Subversive Fitness: Day 257 of 360

Greg Walsh


Rochester, New York, United States

Strength and Conditioning

  • It all started on Subversive Fitness Day 1/360, the point of origin for Wolf Brigade unique brand of intense fitness for all comers.
  • You can find movement videos here, and , they will be continuously updated as we go along.
  • And make sure you read the document first

Day 257 of 360

20 Tire Flips

Rest up to 30 sec. in 5-rep intervals. Mind position and execution, and move with power. Use assistance as needed, and stay aggressive- there is absolutely no value to a casual tire flip.

Attach, adjust, brace, and drive; The steps don’t have to take long, but they need to occur.

Then, 5 rounds of:

5L, 5R Kettlebell row (Starting at heaviest weight from 11/07/16)
10 Mace 360/ 1-arm 360/ 10-2/ Kettlebell halo (Weight scaled to ability each round)
15 Push-up
1 minute active rest (Leg/ arm swing, Airdyne @ 30% pace, jumprope, shadowboxing… )
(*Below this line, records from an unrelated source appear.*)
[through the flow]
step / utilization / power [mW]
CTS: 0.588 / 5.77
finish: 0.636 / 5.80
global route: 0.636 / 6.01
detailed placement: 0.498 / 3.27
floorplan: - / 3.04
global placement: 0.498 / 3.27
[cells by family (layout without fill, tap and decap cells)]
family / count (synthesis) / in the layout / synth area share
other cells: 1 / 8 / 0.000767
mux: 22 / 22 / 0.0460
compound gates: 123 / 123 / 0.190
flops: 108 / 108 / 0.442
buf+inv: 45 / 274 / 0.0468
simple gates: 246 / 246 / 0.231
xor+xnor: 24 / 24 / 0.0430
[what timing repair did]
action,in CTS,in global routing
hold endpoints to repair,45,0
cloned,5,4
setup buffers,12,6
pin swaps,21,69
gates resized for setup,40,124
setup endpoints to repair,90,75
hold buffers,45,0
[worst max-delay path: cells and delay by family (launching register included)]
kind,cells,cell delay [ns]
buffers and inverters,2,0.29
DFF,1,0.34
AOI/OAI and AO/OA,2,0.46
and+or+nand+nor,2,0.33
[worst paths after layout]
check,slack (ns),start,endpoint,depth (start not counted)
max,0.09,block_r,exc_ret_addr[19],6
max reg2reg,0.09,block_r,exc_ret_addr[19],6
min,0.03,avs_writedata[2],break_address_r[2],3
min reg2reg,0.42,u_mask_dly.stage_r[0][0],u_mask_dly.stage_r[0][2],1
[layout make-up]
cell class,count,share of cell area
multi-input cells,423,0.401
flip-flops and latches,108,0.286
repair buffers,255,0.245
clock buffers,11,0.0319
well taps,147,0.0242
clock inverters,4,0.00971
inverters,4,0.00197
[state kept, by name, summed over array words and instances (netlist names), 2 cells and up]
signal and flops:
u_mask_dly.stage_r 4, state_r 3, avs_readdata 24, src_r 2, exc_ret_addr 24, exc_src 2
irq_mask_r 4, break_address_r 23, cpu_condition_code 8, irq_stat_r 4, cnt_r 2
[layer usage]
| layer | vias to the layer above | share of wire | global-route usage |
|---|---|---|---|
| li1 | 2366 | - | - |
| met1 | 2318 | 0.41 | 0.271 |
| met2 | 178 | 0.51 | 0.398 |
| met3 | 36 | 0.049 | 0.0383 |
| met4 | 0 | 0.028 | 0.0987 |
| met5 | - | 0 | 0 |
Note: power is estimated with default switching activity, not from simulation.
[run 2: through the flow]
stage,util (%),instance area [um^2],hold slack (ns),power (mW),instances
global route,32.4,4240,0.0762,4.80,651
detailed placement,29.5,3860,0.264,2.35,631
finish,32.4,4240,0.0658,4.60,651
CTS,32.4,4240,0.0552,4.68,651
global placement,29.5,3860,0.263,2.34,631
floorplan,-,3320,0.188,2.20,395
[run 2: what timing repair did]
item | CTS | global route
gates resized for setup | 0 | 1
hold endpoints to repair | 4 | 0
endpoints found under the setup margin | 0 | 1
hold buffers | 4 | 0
<file path="config.mk">
export PLATFORM = sky130hd
export DESIGN_NAME = pamux_top
export DESIGN_NICKNAME = d
export VERILOG_FILES = /design/src/include/pamux_pkg.sv /design/src/core/pamux_pin_cell.sv /design/src/core/pamux_top.sv
export SDC_FILE = /design/constraint.sdc
export NUM_CORES = 1
export LEC_CHECK = 0
export ABC_AREA = 1
export BUFFER_PORTS_ARGS = -buffer_cell sky130_fd_sc_hd__buf_2
export CAP_MARGIN = 20
export CORE_MARGIN = 2
export CORE_UTILIZATION = 43
export CTS_CLUSTER_DIAMETER = 40
export DETAILED_ROUTE_END_ITERATION = 12
export GPL_ROUTABILITY_DRIVEN = 0
export HOLD_SLACK_MARGIN = 0.02
export PLACE_DENSITY = 0.81
export SLEW_MARGIN = 20
export SYNTH_ARGS = -nofsm -noshare
export SYNTH_HDL_FRONTEND = slang
export SYNTH_SLANG_ARGS = --single-unit
export TNS_END_PERCENT = 1
</file>
<file path="constraint.sdc">
create_clock -name sys_clk -period 1.6 [get_ports sys_clk]
set_input_delay 0.48 -clock sys_clk [delete_from_list [all_inputs] [get_ports sys_clk]]
set_output_delay 0.48 -clock sys_clk [all_outputs]
set_load 0.03 [all_outputs]
</file>
<file path="src/include/pamux_pkg.sv">
// shared types and constants for the port a low pin multiplexer
`default_nettype none
package pamux_pkg;
    localparam int PAMUX_NUM_PINS = 3;

    // per-pin function code; unassigned is the reduced variant's reset state
    typedef enum logic [1:0] {
        PAMUX_FN_NONE   = 2'h0,
        PAMUX_FN_PULSE  = 2'h1,
        PAMUX_FN_SERIAL = 2'h2,
        PAMUX_FN_GPIO   = 2'h3
    } pamux_fn_t;

    localparam pamux_fn_t PAMUX_FN_RESET_FULL    = PAMUX_FN_PULSE;
    localparam pamux_fn_t PAMUX_FN_RESET_REDUCED = PAMUX_FN_NONE;

    // pin numbers within the group
    localparam int PAMUX_PIN_SS   = 1;
    localparam int PAMUX_PIN_DOUT = 2;

    // one pad: output value, output enable (low = driving)
    typedef struct packed {
        logic out;
        logic oe_n;
    } pamux_pad_drive_t;

    // serial port data-out request from the serial block
    typedef struct packed {
        logic slave_mode;
        logic data;
    } pamux_serial_out_t;
endpackage : pamux_pkg
`default_nettype wire

</file>
<file path="src/core/pamux_pin_cell.sv">
// one shared pin: function selection and pad drive
`timescale 1ns/1ps
`default_nettype none
module pamux_pin_cell (
    input  wire logic               sys_clk,
    input  wire logic               srst,
    input  wire pamux_pkg::pamux_fn_t reset_fn,
    input  wire pamux_pkg::pamux_fn_t fn_sel,
    input  wire logic               fn_load,
    input  wire logic               pulse_out,
    input  wire logic               serial_drive,
    input  wire logic               serial_out,
    input  wire logic               gpio_out,
    input  wire logic               gpio_dir_out,
    output var  pamux_pkg::pamux_fn_t fn_reg,
    output var  pamux_pkg::pamux_pad_drive_t pad_reg
);
    pamux_pkg::pamux_pad_drive_t pad_next;

    // function register; reset value chosen by variant
    always_ff @(posedge sys_clk) begin
        if (srst) begin
            fn_reg <= reset_fn;
        end else if (fn_load) begin
            fn_reg <= fn_sel;
        end
    end

    // only the selected function reaches the pad
    always_comb begin
        pad_next = '{out: 1'b0, oe_n: 1'b1};
        unique case (fn_reg)
            pamux_pkg::PAMUX_FN_NONE: begin
                pad_next = '{out: 1'b0, oe_n: 1'b1};
            end
            pamux_pkg::PAMUX_FN_PULSE: begin
                pad_next = '{out: pulse_out, oe_n: 1'b0};
            end
            pamux_pkg::PAMUX_FN_SERIAL: begin
                pad_next = '{out: serial_out, oe_n: ~serial_drive};
            end
            pamux_pkg::PAMUX_FN_GPIO: begin
                pad_next = '{out: gpio_out, oe_n: ~gpio_dir_out};
            end
        endcase
    end

    // pad disabled during reset
    always_ff @(posedge sys_clk) begin
        if (srst) begin
            pad_reg <= '{out: 1'b0, oe_n: 1'b1};
        end else begin
            pad_reg <= pad_next;
        end
    end
endmodule : pamux_pin_cell
`default_nettype wire

</file>
<file path="src/core/pamux_top.sv">
// port a low pin multiplexer: three shared pins
// Overview of operation
// On the full variant each pin comes out of reset routing its pulse-width channel.
// On the reduced variant each pin comes out of reset unassigned and undriven.
// In port mode each pin's direction is set on its own by software.
// Pin 1 offers the serial port slave select input as an alternate function.
// Pin 2 offers the serial data line: input in master mode, output in slave mode.
// As an unselected slave the data-out line is released to high impedance.
// The slave presents each bit half a serial clock before the master latches it.
// A per-pin selection picks the function; only it drives the pad.
`timescale 1ns/1ps
`default_nettype none
module pamux_top #(
    parameter bit FULL_VARIANT = 1'b1,
    parameter int NUM_PINS     = pamux_pkg::PAMUX_NUM_PINS
) (
    input  wire logic                       sys_clk,
    input  wire logic                       srst,
    input  wire logic [1:0]                 fn_sel [NUM_PINS],
    input  wire logic [NUM_PINS-1:0]        fn_load,
    input  wire logic [NUM_PINS-1:0]        motor_pulse_ch,
    input  wire logic [NUM_PINS-1:0]        port_a_out,
    input  wire logic [NUM_PINS-1:0]        port_a_dir_out,
    input  wire pamux_pkg::pamux_serial_out_t serial2_tx,
    input  wire logic [NUM_PINS-1:0]        pad_in,
    output logic      [NUM_PINS-1:0]        pad_out,
    output logic      [NUM_PINS-1:0]        pad_oe_n,
    output logic      [NUM_PINS-1:0]        port_a_in,
    output logic                            serial2_slave_select_n,
    output logic                            serial2_master_data_in,
    output logic      [2*NUM_PINS-1:0]      fn_state
);
    localparam pamux_pkg::pamux_fn_t RESET_FN =
        FULL_VARIANT ? pamux_pkg::PAMUX_FN_RESET_FULL : pamux_pkg::PAMUX_FN_RESET_REDUCED;

    pamux_pkg::pamux_fn_t        fn_cur [NUM_PINS];
    pamux_pkg::pamux_pad_drive_t pad_cur [NUM_PINS];
    logic                        ss_sel;
    logic                        dout_sel;
    logic                        slave_drive;
    logic                        slave_data_reg;

    // one decode shared by the select, data and port input paths
    function automatic logic fn_is(
        input pamux_pkg::pamux_fn_t fn,
        input pamux_pkg::pamux_fn_t code
    );
        return fn == code;
    endfunction : fn_is

    assign ss_sel   = fn_is(fn_cur[pamux_pkg::PAMUX_PIN_SS], pamux_pkg::PAMUX_FN_SERIAL);
    assign dout_sel = fn_is(fn_cur[pamux_pkg::PAMUX_PIN_DOUT], pamux_pkg::PAMUX_FN_SERIAL);

    // drive only as a selected slave; release when deselected
    assign slave_drive = serial2_tx.slave_mode && ss_sel
                         && !serial2_slave_select_n;

    // serial block shifts on the leading edge; this stage adds one fixed cycle
    always_ff @(posedge sys_clk) begin
        if (srst) begin
            slave_data_reg <= 1'b0;
        end else begin
            slave_data_reg <= serial2_tx.data;
        end
    end

    for (genvar i = 0; i < NUM_PINS; i++) begin : g_pin
        logic [1:0] fn_raw;
        assign fn_raw = fn_sel[i];
        pamux_pin_cell u_cell (
            .sys_clk      (sys_clk),
            .srst         (srst),
            .reset_fn     (RESET_FN),
            .fn_sel       (pamux_pkg::pamux_fn_t'(fn_raw)),
            .fn_load      (fn_load[i]),
            .pulse_out    (motor_pulse_ch[i]),
            .serial_drive ((i == pamux_pkg::PAMUX_PIN_DOUT) ? slave_drive : 1'b0),
            .serial_out   ((i == pamux_pkg::PAMUX_PIN_DOUT) ? slave_data_reg : 1'b0),
            .gpio_out     (port_a_out[i]),
            .gpio_dir_out (port_a_dir_out[i]),
            .fn_reg       (fn_cur[i]),
            .pad_reg      (pad_cur[i])
        );
    end

    // one process drives every bit, so each output variable has a single driver
    always_comb begin
        for (int i = 0; i < NUM_PINS; i++) begin
            pad_out[i]         = pad_cur[i].out;
            pad_oe_n[i]        = pad_cur[i].oe_n;
            fn_state[2*i +: 2] = fn_cur[i];
        end
    end

    // gpio inputs read the pad only when the pin is a port bit
    always_ff @(posedge sys_clk) begin
        for (int i = 0; i < NUM_PINS; i++) begin
            if (srst) begin
                port_a_in[i] <= 1'b0;
            end else begin
                port_a_in[i] <= fn_is(fn_cur[i], pamux_pkg::PAMUX_FN_GPIO) ? pad_in[i] : 1'b0;
            end
        end
    end

    // slave select deasserted unless pin 1 carries it
    always_ff @(posedge sys_clk) begin
        if (srst) begin
            serial2_slave_select_n <= 1'b1;
        end else begin
            serial2_slave_select_n <= ss_sel ? pad_in[pamux_pkg::PAMUX_PIN_SS] : 1'b1;
        end
    end

    // master-mode data input from pin 2
    always_ff @(posedge sys_clk) begin
        if (srst) begin
            serial2_master_data_in <= 1'b0;
        end else begin
            serial2_master_data_in <= (dout_sel && !serial2_tx.slave_mode)
                                      ? pad_in[pamux_pkg::PAMUX_PIN_DOUT] : 1'b0;
        end
    end
endmodule : pamux_top
`default_nettype wire

</file>
# --- Word-level counts from Yosys, hierarchy flattened ---
# Index checks and enable logic that the tools add are counted.
totals:
  ff_bits: 18
  out_inout_bits: 17
classes:
  reduce_logical: 15
  mux: 3
  bitwise_logic: 9
  n_eq_ne: 9
ops:
  columns: ["op", "n"]
  rows:
  - ["$reduce_or 2->1", 7]
  - ["$eq 2x2->1 const B", 6]
  - ["$pmux 2 s3", 2]
  - ["$not 1->1", 9]
  - ["$pmux 2 s4", 1]
  - ["$eq 2x1->1 const B", 3]
  - ["$logic_not 2->1", 3]
  - ["$logic_and 1x1->1", 3]
  - ["$logic_not 1->1", 2]

# --- Longest topological paths before layout ---
# Gate-level depths: netlist (run 1).
logic_depth:
  depth_word: 5
  mapped_depth: 6
  mapped_depth_nobuf: 5

# --- By module ---
# Synthesis (run 1) repeated with hierarchy kept, for this count alone.
hier_totals:
  cells_unflattened: 87
  hier_area_um2: 795.8
by_module_without_submodules:
  columns: ["module", "area_per_inst_um2", "cells_each", "n_inst", "seq_area_each_um2"]
  rows:
  - ["pamux_pin_cell", 191.4, 19, 3, 100.1]
  - ["pamux_top", 221.5, 30, 1, 120.1]

# --- Worst setup path before layout (run 1) ---
# OpenSTA, ideal clock, no wires.
synth_timing:
  path_type: "flip-flop to output port"
  from: "reg g_pin[2].u_cell.fn_reg[0]"
  to: "out fn_state[4]"
  arrival_time_ns: 0.552
  slack_ns: 0.568
  path_stages_with_launch: 1
  cell_sequence: "dfxtp_1"
synth_lines:
  columns: ["element", "line_no", "text"]
  rows:
  - ["start, declared", "pamux_pin_cell.sv:15", "output var pamux_pkg::pamux_fn_t fn_reg,"]
  - ["start signal, assigned", "pamux_pin_cell.sv:23", "fn_reg <= reset_fn;"]
  - ["start signal, assigned", "pamux_pin_cell.sv:25", "fn_reg <= fn_sel;"]
  - ["end, declared", "pamux_top.sv:31", "output logic [2*NUM_PINS-1:0] fn_state"]
# No word-level cell between the ends.

# --- Worst setup path after layout (run 1) ---
layout_timing:
  from: "reg g_pin[2].u_cell.fn_reg[1]"
  to: "out fn_state[5]"
# No word-level cell between the ends.

==> summary.md, run 1 <==
| Metric | Value |
|---|---|
| Mapped Avg Cell Area | 8.24 sq um |
| Most common cell after layout, fill and taps aside | buf_2 |
| Critical Path End Type | primary output |
| Fin nets | 150 |
| Detailed Route WL | 1.29 mm |
| Row count | 14 |
| Reg clk slew, reported paths | approximately 0.09 ns |
| DP Worst Slack | 0.452 ns |
| Final WS setup | 0.182 ns |
| RSZ-0062 raised after global routing | false |
| Port Buffers | 41 |
| Hold Fails Final Rpt | 0 |
| Root Driver | clkbuf_4 |
| Pwr dens | approximately 950 mW/mm^2 |
| Peak supply drop | 498 uV |
| Mapped Area | 659 sq um |
| Slowest cell on crit path | dfxtp_1 |
| Detailed router's first-iteration violation count | 0 |
| Grt peak-use layer | met2 |
| Setup TNS | 0 ns |
| Final ANT Viol Nets | 0 |
| CTS buffer count | 3 |
| Met1 Use GR | 19.5% |
| Die width | 43.2 microns |
| GRT Total Usage | 14.9% |
| CP required | about 1.1 ns |
| YS warnings | 0 |
| Hold buffers post-CTS | 0 |
| M2 GR Usage | 23.3% |
| Initial Util | 44.8% |
| Number of placed cells counting well taps | approximately 140 |
| Crit-path leading delay family | flip-flops |
| Crit path cell chain | buf_2 |
| Layout Cells excl Fill | roughly 140 |
| Ant diodes | 0 |
| DRC errors left | 0 |
| Critical path class | reg -> out |
| Vias in the first global route | 538 |
| Wire per inst | 9.31 microns |
| Via/cell ratio | 4.53 |
| Worst clock skew | 0.00450 ns |
| Worst path max stage delay | between 0.4 and 0.5 ns |
| Worst-path fanout max | 6 |
| Met3 Use GR | 2.98% |
| HPWL after detailed placement | 1.09 mm |
| Post-Syn Instances | 80 |
| Hold slack | 0.359 ns |
| Syn Nets | around 110 |
| Total power | 852 uW |
| Maxcap violations | 0 |
| Data arrival, critical path | 0.94 ns |
| Leak | between 0.0004 and 0.0005 uW |
| Setup repair bufs after CTS | 0 |
| CTS tree | built |
| Final Setup Violations | 0 |
| Clock tree buffer depth | 2 |
| Share of cells above drive strength 1 | a little under half |
| Post-CTS sizing | 0 |
| H-Tree Level Count | 1 |
| CP Launch Type | register |
| I/O pin count | 42 |
| Netlist cell types | 15 |
| Largest net degree at the start of global routing | 11 |
| Commonest cells after routing, fill and taps aside | buf_2 (41), dfxtp_1 (18), nor2_1 (12) |
| Die Y-Extent | 43.2 microns |
| CP bufs+invs | 1 |
| Slew @ Worst Pin | 0.222 ns |
| Initial antenna violation count | 0 |
| Synthesis-to-layout area growth | 35.9% |
| Global route overflow | 0 |
| Final period utilization | 88.6% |
| Via count | 629 |
| Outcome | complete, no violations |
| Clock tree sinks | 18 |
| Slew HR | 85.2% |
| Global-route wire length before repair | approximately 2.1 mm |
| Core ar. | between 0.001 and 0.0015 sq mm |
| #FFs+latches synth | 18 |
| Die area | 0.00186 sq mm |
| Worst-Skew Late Latency | 0.28 ns |
| Max-slew violations | 0 |
| Post-synthesis sequential area ratio | 54.6% |
| Minimum clock period | between 1 and 1.5 ns |
| First-pass DRT Iterations | 1 |
| Hold Path Class | in -> reg |
| Peak Freq | 705 MHz |
[layer usage]
metal | part of all wire (%) | wire [microns] | vias to the layer above
met5 | 0 | 0 | -
met4 | 0.62 | 8 | 0
met3 | 8.4 | 109 | 2
met2 | 50 | 649 | 28
met1 | 41 | 527 | 264
li1 | - | - | 335
[synthesized netlist by cell type, drive strengths merged]
cell	number	area (sq um)
dfxtp	18	360
nor2	15	68.8
inv	14	52.6
nand2	11	41.3
a21oi	8	47.6
o21ai	6	30.0
nand3	5	25.0
buf	1	11.3
nor3	1	10.0
nor3b	1	12.5
[logic make-up (layout without fill, tap and decap cells)]
group                  after synthesis  count (layout)  synth area share (%)
flip-flops                          18              18                  54.6
buffers and inverters               15              58                  9.68
AND/OR/NAND/NOR                     33              33                  23.9
AO/OA/AOI/OAI                       14              14                  11.8
[cell type report]
cell class | count | area (sq um)
fill | 157 | 576
sequential | 18 | 360
multi-input combinational | 47 | 235
timing repair buffer | 41 | 205
inverter | 14 | 52.6
clock buffer | 3 | 22.5
tap | 16 | 20.0
[metrics by stage]
stage	area [sq um]	util, %
global placement	873	59.4
floorplan	659	-
finish	896	60.9
detailed placement	873	59.4
CTS	896	60.9
global route	896	60.9
[worst paths after layout]
kind / from / to / slack (ns) / depth (start not counted)
setup / recovery: g_pin[2].u_cell.fn_reg[1]$_SDFFE_PP0P_ / fn_state[5] / 0.18 / 1
hold / removal: port_a_dir_out[1] / g_pin[1].u_cell.pad_reg[0]$_SDFF_PP1_ / 0.36 / 2
setup reg to reg: g_pin[1].u_cell.fn_reg[1]$_SDFFE_PP0P_ / g_pin[2].u_cell.pad_reg[0]$_SDFF_PP1_ / 0.73 / 5
hold reg to reg: g_pin[1].u_cell.fn_reg[1]$_SDFFE_PP0P_ / g_pin[1].u_cell.pad_reg[1]$_SDFF_PP0_ / 0.49 / 2
[report_power, final]
part	internal, uW	switching [uW]
clock	87.2	123
sequential	472	12.4
combinational	56.1	101
total	615	236
Power figures use the tool's default switching activity.
==> run 2, diff against run 1 <==
- CORE_MARGIN: 2 -> 8
- CORE_UTILIZATION: 43 -> 40
- PLACE_DENSITY: 0.81 -> 0.76
- clock period: 1.6 -> 1.37 ns (I/O delays scaled with it)
==> summary.md, run 2 (synthesis results as in run 1) <==
| Metric | Value |
|---|---|
| RSZ-0062 raised after global routing | false |
| Via count | 632 |
| Slew @ Worst Pin | roughly 0.22 ns |
| Final ANT Viol Nets | 0 |
| Share of cells above drive strength 1 | 49.2% |
| Worst path max stage delay | 0.37 ns |
| Commonest cells after routing, fill and taps aside | buf_2 (38), dfxtp_1 (15), nor2_1 (12) |
| Worst clock skew | 0.000811 ns |
| Peak Freq | 784 MHz |
| Initial Util | 43.3% |
| Hold Fails Final Rpt | 0 |
| Outcome | complete, no violations |
| Die Y-Extent | around 57 microns |
| CP bufs+invs | 1 |
| Detailed router's first-iteration violation count | 1 |
| Worst-Skew Late Latency | 0.28 ns |
| Clock tree buffer depth | 2 |
| Via/cell ratio | between 4 and 5 |
| First-pass DRT Iterations | 3 |
| Core ar. | 0.00152 sq mm |
| Die area | 0.00320 sq mm |
| Maxcap violations | 0 |
| Hold buffers post-CTS | 0 |
| Global route overflow | 0 |
| H-Tree Level Count | 1 |
| Placed cell areas | 873 sq um |
| Setup TNS | 0 ns |
| Most common cell after layout, fill and taps aside | buf_2 |
| Synthesis-to-layout area growth | 39.7% |
| I/O pin count | 42 |
| Final Setup Violations | 0 |
| Storage cell area | 364 sq um |
| CTS tree | built |
| Pwr dens | about 1200 mW/mm^2 |
| Row count | 14 |
| Slowest cell on crit path | dfxtp_1 |
| Port Buffers | just over 40 |
| Setup repair bufs after CTS | 0 |
| Crit path cell chain | buf_2 |
| Final period utilization | between 90% and 100% |
| Hold Crit Start | port_a_dir_out[1] |
| Largest net degree at the start of global routing | 11 |
| Worst R2R Start | g_pin[1].u_cell.fn_reg[1]$_SDFFE_PP0P_ |
| Fin area | 921 sq um |
| Critical path class | reg -> out |
| GRT Total Usage | 9.39% |
| Crit-path leading delay family | flip-flops |
| Initial antenna violation count | 0 |
| Minimum clock period | 1.28 ns |
| Die width | about 57 microns |
| Fin nets | 150 |
| Hold Path Class | in -> reg |
| Ant diodes | 0 |
| Peak supply drop | 663 uV |
| Crit. Startpoint | g_pin[1].u_cell.fn_reg[1]$_SDFFE_PP0P_ |
| Vias in the first global route | about 640 |
| Final-layout fill cell count | 144 |
| CP Launch Type | register |
| DRC errors left | 0 |
| Slew HR | between 80% and 90% |
| Layout Cells excl Fill | 140 |
| CP required | 0.96 ns |
| CTS buffer count | 3 |
| Clock tree sinks | 18 |
| Detailed Route WL | 1.54 mm |
| Leak | 0.000491 uW |
| Global-route wire length before repair | between 2 and 3 mm |
| Wire per inst | 11.0 microns |
| Root Driver | clkbuf_4 |
| HPWL after detailed placement | ~1.3 mm |
| Multi-input gate area | 235 sq um |
| Reg clk slew, reported paths | 0.10 ns |
| Number of placed cells counting well taps | ~140 |
| Max-slew violations | 0 |
| Critical Path End Type | primary output |
| Data arrival, critical path | 0.86 ns |
| Worst-path fanout max | 3 |
## run 2: cell count changes in the layout (fill, tap and decap cells not counted)
cell,delta
clkbuf_4,+1
buf_4,+2
buf_2,-3
clkbuf_8,+1
dfxtp_1,-3
dfxtp_2,+3
## run 2: worst reg2reg max path: cells and delay by family, from the launching register on
kind	cells	cell delay [ns]
DFF	1	0.37
buffers and inverters	1	0.07
and+or+nand+nor	4	0.32
## run 2: worst paths after layout
path,slack (ns),end,cells past startpoint
setup / recovery,0.09,fn_state[3],1
hold / removal,0.28,g_pin[1].u_cell.pad_reg[0]$_SDFF_PP1_,2
setup reg to reg,0.52,g_pin[2].u_cell.pad_reg[0]$_SDFF_PP1_,5
hold reg to reg,0.47,port_a_in[0]$_SDFF_PP0_,2
## run 2: what timing repair did
action / in CTS / in global routing
resized for setup: 2 / 4
hold endpoints to repair: 0 / 0
setup endpoints to repair: 2 / 3
## run 2: metrics by stage
step           hold slack [ns]  worst slack [ns]  utilization, %  power, uW
2_1_floorplan            0.481             0.360               -        692
3_3_place_gp             0.469             0.329            57.3        761
3_5_place_dp             0.470             0.297            57.3        764
4_1_cts                  0.269            0.0242            60.0       1090
5_1_grt                  0.263            0.0471            60.4       1130
6_report                 0.278            0.0941            60.4       1080
## run 2: area by class of cell
cell class | instances | area share [%]
multi-input combinational | 47 | 25.5
tap | 16 | 2.17
inverter | 14 | 5.71
timing repair buffer | 41 | 23.1
clock buffer | 4 | 3.94
sequential | 18 | 39.5
## run 2: per-layer routing
layer / global-route usage [%] / wire, microns / vias up
met3: 3.82 / 132 / 2
li1: - / - / 336
met2: 15.7 / 728 / 25
met4: 4.47 / 7 / 0
met5: 0 / 0 / -
met1: 9.94 / 674 / 269
## run 2: power by group
part | switching [uW] | total (uW) | internal [uW]
Clock | 164 | 325 | 162
Combinational | 119 | 187 | 68.4
Sequential | 14.2 | 567 | 553
Total | 296 | 1080 | 783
Mace/ kettlebell halo weights are governed by positionally sound and uninterrupted sets. If position breaks or range fails in any movement, scaling is always a better choice than performing sub-standard reps.

And then,

1 Tabata interval (:20 sec. work/ :10 sec. rest x 8) of:
Tire smash (6lb./8lb. W, 10lb./12lb. M)

Count reps in all rounds- keep effort high and pace strong, and attempt to match throughout.

In order for hitting a tire with a hammer to be more than the novelty, they need to be performed with power and fluidity. Focus on mechanics, execution, and timing, and smash it like you mean it.

And finally, “Time under tension”:

50 “Prison” Abmat sit-up +
50 steps walking lunge @ cool-down pace

“Prison” sit-up: Interlock fingers and keep both hands behind the head. Reps count when shoulders and elbows touch the ground simultaneously. Keep your butt on the ground throughout.

Lunge: Pace is cool-down, position is detailed and progress-oriented. Knee tracks the foot, heel is firmly planted, and stepping forward does not mean leaning forward; chest stays broad and shoulders drive back as we lunge forward.